Key land forfeitures and consequences included:

- Farquharsons of Monaltrie estate: House torched and burnt to the ground. Francis of Monaltrie was captured and sentenced to death but this was commuted to exile.

- MacBean estates: Kinchyle was heavily plundered.

- MacGillivray estates: The estates of the MacGillivrays, whose chief commanded the Clan Chattan regiment at the Battle of Culloden, were plundered and forfeited for their role in the rebellion.

- MacKintosh estates: The principal Mackintosh estates escaped full confiscation because their chief was serving in the government's Black Watch regiment. However, the loss of tenants (many of whom had fought for the Jacobites) and subsequent government policies, such as the Heritable Jurisdictions (Scotland) Act 1746, greatly diminished the traditional power and land authority of all clan chiefs.

- Macintyres in Badenoch: Parishes of Kingussie and Laggan bore the brunt of the Duke of Cumberland’s scorched-earth policy. Homes, tacks and small stone cottages were systematically plundered and burned.The Badenoch Land clearances of 1797, affected the township of Biallid Beag, the location of an ancient Macpherson/Macintyre cemetery, St. Patricks.

- MacPherson estates: Ewen Macpherson of Cluny, Cluny Castle burnt to the ground, estates in Badenoch confiscated. He evaded capture for nine years before escaping to France in 1755. His lands remained under sequestration until 1784.

- Shaws of Tordarroch estate: Plundered and Chief Duncan Shaw imprisoned.

==From Confederation to Association==

The activities of the Clan are carried on by the Clan Chattan Association, a descendant of the original association established in 1727 for the purpose of defending the interests of the clan "against all who would seek the injury of any of its subscribers".

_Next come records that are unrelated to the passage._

This design comes from an exercise in tuning for small area, a short achievable clock period and few clock cycles on the open sky130 flow, not from production work.
Where RTL was checked, it was by simulation tests only, not by an equivalence proof against the original.
No functional check of the RTL was part of runs 1 to 3.
Power and IR drop assume default switching activity.

### design/flow/design.v
module pwm_calc #(
    parameter [31:0] OSC_HZ     = 32'd10000000,
    parameter [15:0] PRESCALE   = 16'd16,
    parameter integer RES       = 8,
    parameter [15:0] FREQ_SCALE = 16'd100
) (
    input  wire        clk,
    input  wire        rst,
    input  wire        req_valid,
    input  wire        req_write,
    input  wire [7:0]  req_off,
    input  wire [31:0] req_data,
    output reg         resp_valid,
    output reg  [1:0]  resp_code,
    output reg  [31:0] resp_data
);
    localparam [63:0] N     = OSC_HZ * FREQ_SCALE;           
    localparam [63:0] DSC   = 4 * PRESCALE;                   
    localparam integer DW   = RES + 3;                        
    localparam [63:0] K     = (2 * N) / DSC;                  
    localparam [31:0] FMIN  = (N + (DSC << RES) - 1) / (DSC << RES);  
    localparam [31:0] FMAX  = N / DSC;                        
    localparam [31:0] T1    = K / 3;
    localparam [31:0] T2    = K / 5;
    localparam [31:0] T3    = K / 7;
    localparam [31:0] T4    = K / 9;
    localparam [31:0] T16   = K / 33;
    localparam integer FW   = 22;                             
    function automatic le_const(input [31:0] x, input [31:0] c);
        integer i;
        begin
            le_const = 1'b1;
            for (i = 0; i < 32; i = i + 1)
                le_const = c[i] ? (!x[i] || le_const) : (!x[i] && le_const);
        end
    endfunction
    localparam [1:0] RESP_OKAY   = 2'd0;
    localparam [1:0] RESP_CMDERR = 2'd1;
    localparam [1:0] RESP_BUSERR = 2'd2;
    localparam [1:0] ERR_NONE    = 2'd0;
    localparam [1:0] ERR_RANGE   = 2'd1;
    localparam [1:0] ERR_NOINIT  = 2'd2;
    localparam [1:0] ERR_BADPCT  = 2'd3;
    reg [RES-1:0] period;    
    reg [DW-1:0]  duty;      
    reg [1:0]     err;
    reg           init;
    reg           duty_cur;
    reg           dv_busy;   
    reg           dv_first;  
    reg [2:0]     dv_cnt;    
    reg [FW-1:0]  dv_rem;
    reg [FW-1:0]  dv_f;
    reg [1:0]     p_code;    
    reg           du_busy;   
    reg [2:0]     du_j;      
    reg           du_b;      
    reg           du_last;   
    reg [4:0]     du_r;      
    reg [2:0]     pct_a;     
    reg [4:0]     pct_c;     
    wire off_f   = (req_off == 8'h00);
    wire off_p   = (req_off == 8'h04);
    wire off_per = (req_off == 8'h08);
    wire off_dut = (req_off == 8'h0C) || (req_off == 8'h10) || (req_off == 8'h14);
    wire mapped  = (req_off[1:0] == 2'b00) && (req_off <= 8'h28);
    wire f_in_range = !le_const(req_data, FMIN - 1) && le_const(req_data, FMAX);
    wire pct_ok     = le_const(req_data, 32'd100);
    wire stall = req_write ? ((off_f && (dv_busy || du_busy)) ||
                              (off_p && (du_busy || (dv_busy && !dv_first))))
                           : ((off_per && dv_busy) || (off_dut && du_busy));
    reg [31:0] rd_data;
    always @(*) begin
        case (req_off)
            8'h08:   rd_data = {{(32-RES){1'b0}}, period};
            8'h0C:   rd_data = {{(32-DW){1'b0}}, duty};
            8'h10:   rd_data = {{(32-DW+2){1'b0}}, duty[DW-1:2]};
            8'h14:   rd_data = {30'd0, duty[1:0]};
            8'h18:   rd_data = {28'd0, duty_cur, init, err};
            8'h1C:   rd_data = OSC_HZ;
            8'h20:   rd_data = {16'd0, PRESCALE};
            8'h24:   rd_data = RES;
            8'h28:   rd_data = {16'd0, FREQ_SCALE};
            default: rd_data = 32'd0;
        endcase
    end
    always @(*) begin
        resp_valid = req_valid && !stall;
        resp_data  = req_write ? 32'd0 : rd_data;
        resp_code[1] = !mapped || (req_write && !off_f && !off_p);
        resp_code[0] = req_write && ((off_f && !f_in_range) ||
                                     (off_p && (!init || !pct_ok)));
    end
    wire accept = req_valid && !stall;
    wire do_f   = accept && req_write && off_f;
    wire do_p   = accept && req_write && off_p;
    wire ge1  = le_const(req_data, T1);
    wire ge2  = le_const(req_data, T2);
    wire ge3  = le_const(req_data, T3);
    wire ge4  = le_const(req_data, T4);
    wire ge16 = le_const(req_data, T16);
    wire [24:0] h_full = (K[24:0] - {3'b0, req_data[FW-1:0]}) >> 1;
    wire [FW:0]   dv_sh   = {dv_rem, period[RES-1]};
    wire [FW+1:0] dv_diff = {1'b0, dv_sh} - {2'b0, dv_f};
    wire          dv_fit  = !dv_diff[FW+1];
    wire [5:0] du_c12  = {1'b0, pct_c} + 6'd12;
    wire [6:0] du_c212 = {1'b0, pct_c, 1'b0} + 7'd12;
    wire [6:0] du_k    = du_last ? (du_b ? du_c212 : {1'b0, du_c12})
                                 : (du_b ? {2'b0, pct_c} : 7'd0);
    wire [3:0] du_a    = (du_last && du_b) ? {pct_a, 1'b0} :
                         (du_last || du_b) ? {1'b0, pct_a} : 4'd0;
    wire [6:0] du_t    = {1'b0, du_r, 1'b0} + du_k;            
    wire [2:0] du_q    = (du_t >= 7'd100) ? 3'd4 : (du_t >= 7'd75) ? 3'd3 :
                         (du_t >= 7'd50)  ? 3'd2 : (du_t >= 7'd25) ? 3'd1 : 3'd0;
    wire [6:0] du_rn   = du_t - du_q * 7'd25;
    wire [3:0] du_s    = du_a + {1'b0, du_q};                  
    wire [DW-1:0] du_qn = {duty[DW-2:0], 1'b0} + {{(DW-4){1'b0}}, du_s};
    wire [6:0] pct_in = req_data[6:0];
    wire [2:0] pa_in  = (pct_in >= 7'd100) ? 3'd4 : (pct_in >= 7'd75) ? 3'd3 :
                        (pct_in >= 7'd50)  ? 3'd2 : (pct_in >= 7'd25) ? 3'd1 : 3'd0;
    wire [4:0] pc_in  = pct_in - pa_in * 7'd25;
    wire [2:0] p_top  = (p_code == 2'd3) ? 3'd7 : (p_code == 2'd2) ? 3'd3 :
                        (p_code == 2'd1) ? 3'd1 : 3'd0;
    wire [2:0] b_idx  = du_busy ? du_j - 1'b1 : p_top;
    always @(posedge clk) begin
        if (dv_busy) begin
            dv_rem <= dv_fit ? dv_diff[FW-1:0] : dv_sh[FW-1:0];
            dv_cnt <= dv_cnt - 1'b1;
        end else begin
            dv_rem <= ge16 ? {{(FW-17){1'b0}}, h_full[24:8]} : {1'b0, h_full[24:4]};
            dv_cnt <= ge16 ? 3'd7 : 3'd3;
            dv_f   <= req_data[FW-1:0];
        end
        if (du_busy) begin
            du_r    <= du_rn[4:0];
            du_j    <= du_j - 1'b1;
            du_last <= (du_j == 3'd1);
        end else begin
            du_r  <= 5'd0;
            du_j  <= p_top;
            du_last <= (p_code == 2'd0);
            pct_a <= pa_in;
            pct_c <= pc_in;
        end
        du_b <= dv_busy ? dv_fit : period[b_idx];
    end
    always @(posedge clk) begin
        if (rst) begin
            period   <= {RES{1'b0}};
            duty     <= {DW{1'b0}};
            err      <= ERR_NONE;
            init     <= 1'b0;
            duty_cur <= 1'b0;
            dv_busy  <= 1'b0;
            dv_first <= 1'b0;
            du_busy  <= 1'b0;
        end else begin
            if (dv_busy) begin
                period   <= {period[RES-2:0], dv_fit};
                dv_first <= 1'b0;
                if (dv_cnt == 3'd0) dv_busy <= 1'b0;
            end
            if (du_busy) begin
                duty <= du_qn;
                if (du_last) du_busy <= 1'b0;
            end
            if (do_f) begin
                if (!f_in_range) begin
                    err <= ERR_RANGE;
                end else begin
                    err      <= ERR_NONE;
                    init     <= 1'b1;
                    duty_cur <= 1'b0;
                    if (!ge4) begin
                        period <= {{(RES-2){1'b0}}, ge2, ge1 ^ ge2 ^ ge3};
                        p_code <= {1'b0, ge2};
                    end else begin
                        period   <= ge16 ? h_full[7:0] : {h_full[3:0], 4'b0};
                        dv_busy  <= 1'b1;
                        dv_first <= 1'b1;
                        p_code   <= ge16 ? 2'd3 : 2'd2;
                    end
                end
            end
            if (do_p) begin
                if (!init) begin
                    err <= ERR_NOINIT;
                end else if (!pct_ok) begin
                    err <= ERR_BADPCT;
                end else begin
                    err      <= ERR_NONE;
                    duty_cur <= 1'b1;
                    du_busy  <= 1'b1;
                    duty     <= {DW{1'b0}};
                end
            end
        end
    end
endmodule
### design/flow/config.mk
export PLATFORM = sky130hd
export DESIGN_NAME = pwm_calc
export DESIGN_NICKNAME = pwm_calc
export VERILOG_FILES = /design/flow/design.v
export SDC_FILE = /design/flow/constraint.sdc
export NUM_CORES = 4
export LEC_CHECK = 0
export CAP_MARGIN = 20
export CORE_MARGIN = 2
export CORE_UTILIZATION = 40
export CTS_BUF_LIST = sky130_fd_sc_hd__clkbuf_4 sky130_fd_sc_hd__clkbuf_8
export SETUP_SLACK_MARGIN = 3.3
export SLEW_MARGIN = 20
### design/flow/run.sh
#!/bin/bash
# synth_recipe.tcl (not shown) runs the flow's synth.tcl, then flattens the netlist and writes it again
# the make line also repeats each setting of config.mk as NAME=value (left out here)
make -C /OpenROAD-flow-scripts/flow DESIGN_CONFIG=/design/flow/config.mk WORK_HOME=/design/flow/orfs CLKGATE_MAP_FILE= SYNTH_SCRIPT=/design/flow/synth_recipe.tcl finish
### design/flow/constraint.sdc
create_clock -name core_clock -period 8.0 [get_ports {clk}]
set_input_delay 1.6000 -clock core_clock [delete_from_list [all_inputs] [get_ports {clk}]]
set_output_delay 1.6000 -clock core_clock [all_outputs]
set_load 0.01 [all_outputs]
==> results of run 1 <==
[cells by family after synthesis]
logic type | count (synthesis) | share of synthesized area
flip-flops | 93 | 0.285
XOR/XNOR | 63 | 0.0720
other | 1 | 0.000489
AND/OR/NAND/NOR | 281 | 0.176
AO/OA/AOI/OAI | 273 | 0.238
multiplexers | 28 | 0.0411
adder cells (fa/ha/maj) | 62 | 0.107
buffers and inverters | 139 | 0.0805
[routing by layer]
metal	GRT usage	vias up
met2	0.306	161
met1	0.297	3328
met5	0	-
met3	0.0299	14
li1	-	3491
met4	0.0448	0
[critical path: cells and delay by family]
kind	cells	cell delay, ns
buffers and inverters	3	0.40
AND/OR/NAND/NOR	3	1.00
AO/OA/AOI/OAI	2	0.35
[flip-flops by register name (all words and copies together) (netlist names), 5 cells and up]
name / flops
duty: 11
du_r: 5
pct_c: 5
dv_f: 22
dv_rem: 22
period: 8
[report_power, final]
part           leakage (uW)  switching (uW)  internal [uW]  total [uW]
registers          0.000834            17.2            515         532
logic               0.00287             196            150         346
clock network      0.000103             175            159         334
total               0.00381             388            825        1210
[cell type report]
cell class              instances  area share
clock buffers                  12      0.0164
clock inverters                 4     0.00510
inverters                      70      0.0285
multi-input cells             723       0.580
flip-flops and latches         93       0.235
well taps                     234      0.0314
repair buffers                121       0.104
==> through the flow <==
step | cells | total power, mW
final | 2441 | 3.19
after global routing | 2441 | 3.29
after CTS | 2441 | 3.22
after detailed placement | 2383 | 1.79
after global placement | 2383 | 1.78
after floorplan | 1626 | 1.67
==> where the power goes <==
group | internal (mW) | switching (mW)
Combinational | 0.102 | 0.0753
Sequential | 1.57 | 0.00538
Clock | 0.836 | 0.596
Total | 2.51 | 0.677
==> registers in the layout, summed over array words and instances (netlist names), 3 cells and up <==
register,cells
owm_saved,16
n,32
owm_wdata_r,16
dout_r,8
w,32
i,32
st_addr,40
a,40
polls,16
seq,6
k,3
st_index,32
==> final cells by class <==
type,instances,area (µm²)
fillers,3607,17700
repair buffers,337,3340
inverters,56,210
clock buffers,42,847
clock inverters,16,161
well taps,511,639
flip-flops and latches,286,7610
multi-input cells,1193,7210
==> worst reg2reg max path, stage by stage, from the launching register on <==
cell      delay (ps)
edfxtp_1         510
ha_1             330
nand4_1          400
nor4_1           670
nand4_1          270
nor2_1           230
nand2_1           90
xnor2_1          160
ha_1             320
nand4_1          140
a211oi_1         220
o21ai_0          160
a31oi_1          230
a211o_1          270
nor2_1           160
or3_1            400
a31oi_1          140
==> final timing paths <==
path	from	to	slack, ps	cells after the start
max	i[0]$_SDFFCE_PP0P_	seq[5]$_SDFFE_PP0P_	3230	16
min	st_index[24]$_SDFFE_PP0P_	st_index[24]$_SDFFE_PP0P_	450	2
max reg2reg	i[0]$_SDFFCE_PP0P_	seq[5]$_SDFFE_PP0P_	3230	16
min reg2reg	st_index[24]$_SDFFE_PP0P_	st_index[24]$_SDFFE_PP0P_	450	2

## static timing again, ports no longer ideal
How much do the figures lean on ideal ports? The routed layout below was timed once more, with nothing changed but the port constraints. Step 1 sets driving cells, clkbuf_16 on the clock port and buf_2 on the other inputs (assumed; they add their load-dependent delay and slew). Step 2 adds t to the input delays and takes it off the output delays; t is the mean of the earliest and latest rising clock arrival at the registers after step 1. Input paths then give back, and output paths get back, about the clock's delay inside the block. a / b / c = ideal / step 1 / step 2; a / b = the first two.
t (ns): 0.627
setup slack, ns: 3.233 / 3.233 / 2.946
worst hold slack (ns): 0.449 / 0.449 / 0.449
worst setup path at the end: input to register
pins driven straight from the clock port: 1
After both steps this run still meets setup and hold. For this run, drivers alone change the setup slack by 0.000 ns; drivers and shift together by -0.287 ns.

In the nineteenth century, many clan societies and associations emerged, with the aim of promoting social interaction between people linked by a common name, and interest in their clan's history. Among these was the second Clan Chattan Association, founded in Glasgow in 1893. Initial support for the association was strong with the meetings, lectures and dances described as "a brilliant success", but it faded out by about 1900. Even so, clan historians of that period produced several works which are still used today.

In the summer of 1933, the third Clan Chattan Association was founded in London. Now based in Scotland, the association has worldwide membership. It organizes a number of activities, such as the annual events in early August at Moy Hall in conjunction with the Highland Field Sports Fair. Members are kept informed of events through the annual journal of the association.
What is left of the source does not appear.